Fundamentals of Data Visualization

Date:

June 25 to 28. MORNING: 9 to 13h (June 25, 26 and 27) and 9 to 12h (June 28).

Instructor

Pere-Pau Vázquez.

I am Associate Professor at UPC. 

I have created and taught numerous courses on Information Visualization, Data Visualization, and Scientific visualization both at Degree and Master level.  

My research is mostly on Data Visualization and Scientific Visualization, with large data sets and biomedical models, but I also work on 3D (Virtual Reality) interaction and collaboration, as well as applications of deep learning to visualization.

Language

English

Description

The objective of this course is to teach the fundamental concepts of data visualization. It will not be a course on how to implement a certain chart using a concrete library, but the implementation will be used only to illustrate the theoretical basis.

Course goals

Computer-based visualization systems provide visual representations of datasets intended to help people carry out some task more efficiently. To do so, users must understand the relationship between data, tasks, and users, since all three need to be taken into account when creating visualizations.

The goals of the course are to teach students what types of visualization serve which purposes, what are the limitations of the human perceptual visual system that play a role in visualization, and how to communicate effectively. To implement examples, I will use a Python library, named Altair, but the core part of the course will consist on understanding what makes a visualization effective, what not, and get some background on the different visualization techniques that are available.

The course will also include contents on interaction, the generation of multiple views for problem solving, and techniques for dimensionality reduction used in visualization.
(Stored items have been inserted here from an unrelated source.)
==> src/fru_product_info_parser_top.sv <==
// Top level of the FRU product info area parser: input and result registers.
//
// Usage: stream a FRU EEPROM image into the byte channel (byte_valid,
// byte_ready, byte_data), one byte per transfer, in address order from zero,
// with image_end set on the last byte. Every byte gives exactly one result
// transfer on the result channel (result_valid, result_ready, result_data):
// kind 0 for nothing, 1 for a text character, 2 for an empty field, 3 for the
// final status. After a final status the rest of the image gives kind 0.
// Path: a byte in the input register is decoded into the result register once
// that register is free. Throughput: one byte per cycle while result_ready is
// high, set by the single input and result registers around the decode logic.
// Reset: all parser state returns to the header start, both registers empty.
// A byte with image_end set also rearms the parser for a new image.
// Stall: when result_ready is low the result holds; an empty input register
// still takes one more byte, then byte_ready drops until the result moves on.
module fru_product_info_parser_top
    import fpi_pkg::*;
#(
    parameter int POSITION_BITS = PositionBitsDefault
)
(
    input  logic     clk,
    input  logic     rst_n,
    input  logic     byte_valid,
    output logic     byte_ready,
    input  fpi_in_t  byte_data,
    output logic     result_valid,
    input  logic     result_ready,
    output fpi_out_t result_data
);

    logic     in_valid_reg;
    fpi_in_t  in_data_reg;
    logic     out_valid_reg;
    fpi_out_t out_data_reg;
    logic     out_free;
    logic     step;
    fpi_out_t step_result;

    // Move the held byte forward when the result register can take it
    assign out_free   = !out_valid_reg || result_ready;
    assign step       = in_valid_reg && out_free;
    assign byte_ready = !in_valid_reg || step;

    assign result_valid = out_valid_reg;
    assign result_data  = out_data_reg;

    fpi_parse_core #(
        .POSITION_BITS (POSITION_BITS)
    ) u_core (
        .clk       (clk),
        .rst_n     (rst_n),
        .step      (step),
        .step_data (in_data_reg),
        .result    (step_result)
    );

    // Hold the input byte until it is processed
    always_ff @(posedge clk or negedge rst_n)
    begin
        if (!rst_n)
            in_valid_reg <= 1'b0;
        else if (byte_ready)
            in_valid_reg <= byte_valid;
    end

    always_ff @(posedge clk)
    begin
        if (byte_ready && byte_valid)
            in_data_reg <= byte_data;
    end

    // Hold the result until its transfer completes
    always_ff @(posedge clk or negedge rst_n)
    begin
        if (!rst_n)
            out_valid_reg <= 1'b0;
        else if (out_free)
            out_valid_reg <= step;
    end

    always_ff @(posedge clk)
    begin
        if (step)
            out_data_reg <= step_result;
    end

endmodule
<file path="config.mk">
export PLATFORM = sky130hd
export DESIGN_NAME = sync_length_frame_receiver
export DESIGN_NICKNAME = d
export VERILOG_FILES = /design/src/rtl/slfr_pkg.sv /design/src/rtl/sync_length_frame_receiver.sv
export SDC_FILE = /design/constraint.sdc
export NUM_CORES = 1
export LEC_CHECK = 0
export ABC_AREA = 0
export BUFFER_PORTS_ARGS = -buffer_cell sky130_fd_sc_hd__buf_2
export CAP_MARGIN = 30
export CORE_ASPECT_RATIO = 0.9
export CORE_MARGIN = 3
export CORE_UTILIZATION = 35
export CTS_BUF_LIST = sky130_fd_sc_hd__clkbuf_4 sky130_fd_sc_hd__clkbuf_8
export DETAILED_ROUTE_END_ITERATION = 7
export GPL_ROUTABILITY_DRIVEN = 0
export PLACE_DENSITY = 0.48
export REMOVE_ABC_BUFFERS = 1
export SLEW_MARGIN = 20
export SYNTH_ARGS = -nofsm -noshare
export SYNTH_HDL_FRONTEND = slang
export SYNTH_SLANG_ARGS = --single-unit
</file>
<file path="constraint.sdc">
create_clock -name clk -period 13.99 [get_ports clk]
set_clock_uncertainty 0.15 [all_clocks]
set_input_delay 2.798 -clock clk [delete_from_list [all_inputs] [get_ports clk]]
set_output_delay 2.798 -clock clk [all_outputs]
set_load 0.02 [all_outputs]
</file>
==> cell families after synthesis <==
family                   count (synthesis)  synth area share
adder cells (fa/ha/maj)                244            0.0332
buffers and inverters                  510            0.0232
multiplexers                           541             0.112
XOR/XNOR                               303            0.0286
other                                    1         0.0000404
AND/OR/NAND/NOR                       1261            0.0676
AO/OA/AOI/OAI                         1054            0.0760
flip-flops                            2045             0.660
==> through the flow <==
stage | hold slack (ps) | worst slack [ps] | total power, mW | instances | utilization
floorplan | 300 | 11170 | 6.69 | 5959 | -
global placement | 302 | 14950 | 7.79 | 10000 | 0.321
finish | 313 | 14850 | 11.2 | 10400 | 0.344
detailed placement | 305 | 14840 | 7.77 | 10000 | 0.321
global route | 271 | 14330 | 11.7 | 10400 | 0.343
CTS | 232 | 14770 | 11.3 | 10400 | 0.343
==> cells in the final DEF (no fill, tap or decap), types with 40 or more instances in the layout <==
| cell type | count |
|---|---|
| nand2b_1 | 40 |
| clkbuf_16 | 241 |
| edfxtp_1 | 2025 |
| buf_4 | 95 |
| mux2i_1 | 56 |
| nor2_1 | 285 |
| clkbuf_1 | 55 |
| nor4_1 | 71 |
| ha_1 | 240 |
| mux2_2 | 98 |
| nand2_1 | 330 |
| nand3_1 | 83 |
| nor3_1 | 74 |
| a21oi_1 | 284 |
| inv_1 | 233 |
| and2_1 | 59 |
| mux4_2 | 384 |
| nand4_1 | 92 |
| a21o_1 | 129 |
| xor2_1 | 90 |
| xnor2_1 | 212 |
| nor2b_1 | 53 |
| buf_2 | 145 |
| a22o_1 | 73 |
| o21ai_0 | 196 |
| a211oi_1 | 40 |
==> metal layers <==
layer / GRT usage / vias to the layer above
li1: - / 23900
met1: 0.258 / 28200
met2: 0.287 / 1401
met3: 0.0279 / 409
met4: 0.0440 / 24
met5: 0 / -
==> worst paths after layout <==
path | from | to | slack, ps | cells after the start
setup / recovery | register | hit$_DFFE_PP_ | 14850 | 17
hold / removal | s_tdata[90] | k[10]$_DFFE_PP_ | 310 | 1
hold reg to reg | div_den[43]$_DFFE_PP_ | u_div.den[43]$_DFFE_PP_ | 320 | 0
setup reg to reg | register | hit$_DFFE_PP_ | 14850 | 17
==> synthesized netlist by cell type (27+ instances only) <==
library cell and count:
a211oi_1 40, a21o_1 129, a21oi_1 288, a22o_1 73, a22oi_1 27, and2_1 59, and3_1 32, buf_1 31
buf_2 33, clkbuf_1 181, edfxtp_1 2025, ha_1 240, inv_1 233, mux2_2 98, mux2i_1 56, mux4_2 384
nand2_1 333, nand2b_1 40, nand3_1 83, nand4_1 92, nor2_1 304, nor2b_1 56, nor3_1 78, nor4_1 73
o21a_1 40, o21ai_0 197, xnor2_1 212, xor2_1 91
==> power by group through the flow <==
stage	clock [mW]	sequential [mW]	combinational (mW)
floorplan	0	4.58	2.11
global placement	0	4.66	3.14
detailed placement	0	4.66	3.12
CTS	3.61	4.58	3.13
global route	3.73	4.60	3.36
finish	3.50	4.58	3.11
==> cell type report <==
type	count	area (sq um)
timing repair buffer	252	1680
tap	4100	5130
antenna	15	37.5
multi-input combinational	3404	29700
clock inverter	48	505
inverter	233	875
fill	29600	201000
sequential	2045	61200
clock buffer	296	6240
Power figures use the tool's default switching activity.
Throughout the course, example visualizations as well as problems will be discussed in class.

Course contents

The contents of the course will visit the following concepts:

  • Concepts and history. Data, tasks, users.
  • Common visualization techniques.
  • Perception in visualization.
  • Visualization techniques for geospatial data, text, and hierarchical data.
  • Multiple views and interaction.
  • Dimensionality reduction techniques for visualization.

 Prerequisites

No prerequisite. The implementation can be carried out using any visualization library. I will propose Altair, over Python, but no deep knowledge of the language is required to use it.

Targeted at

Students that need or want to understand how to communicate with data.

Evaluation

An visualization design exercise will be proposed. Students will need to solve it using any library. They can use Altair if they wish, since I will provide a tutorial on the library. But the idea is to leverage the theoretical concepts given throughout the course to achieve effective visualizations, independently on the tool.

Software requirements

If the students want to use some custom visualization software, they have to bring their laptops. Otherwise all the development can be carried out through Google Colab, so only a browser (preferably Google Chrome) is necessary.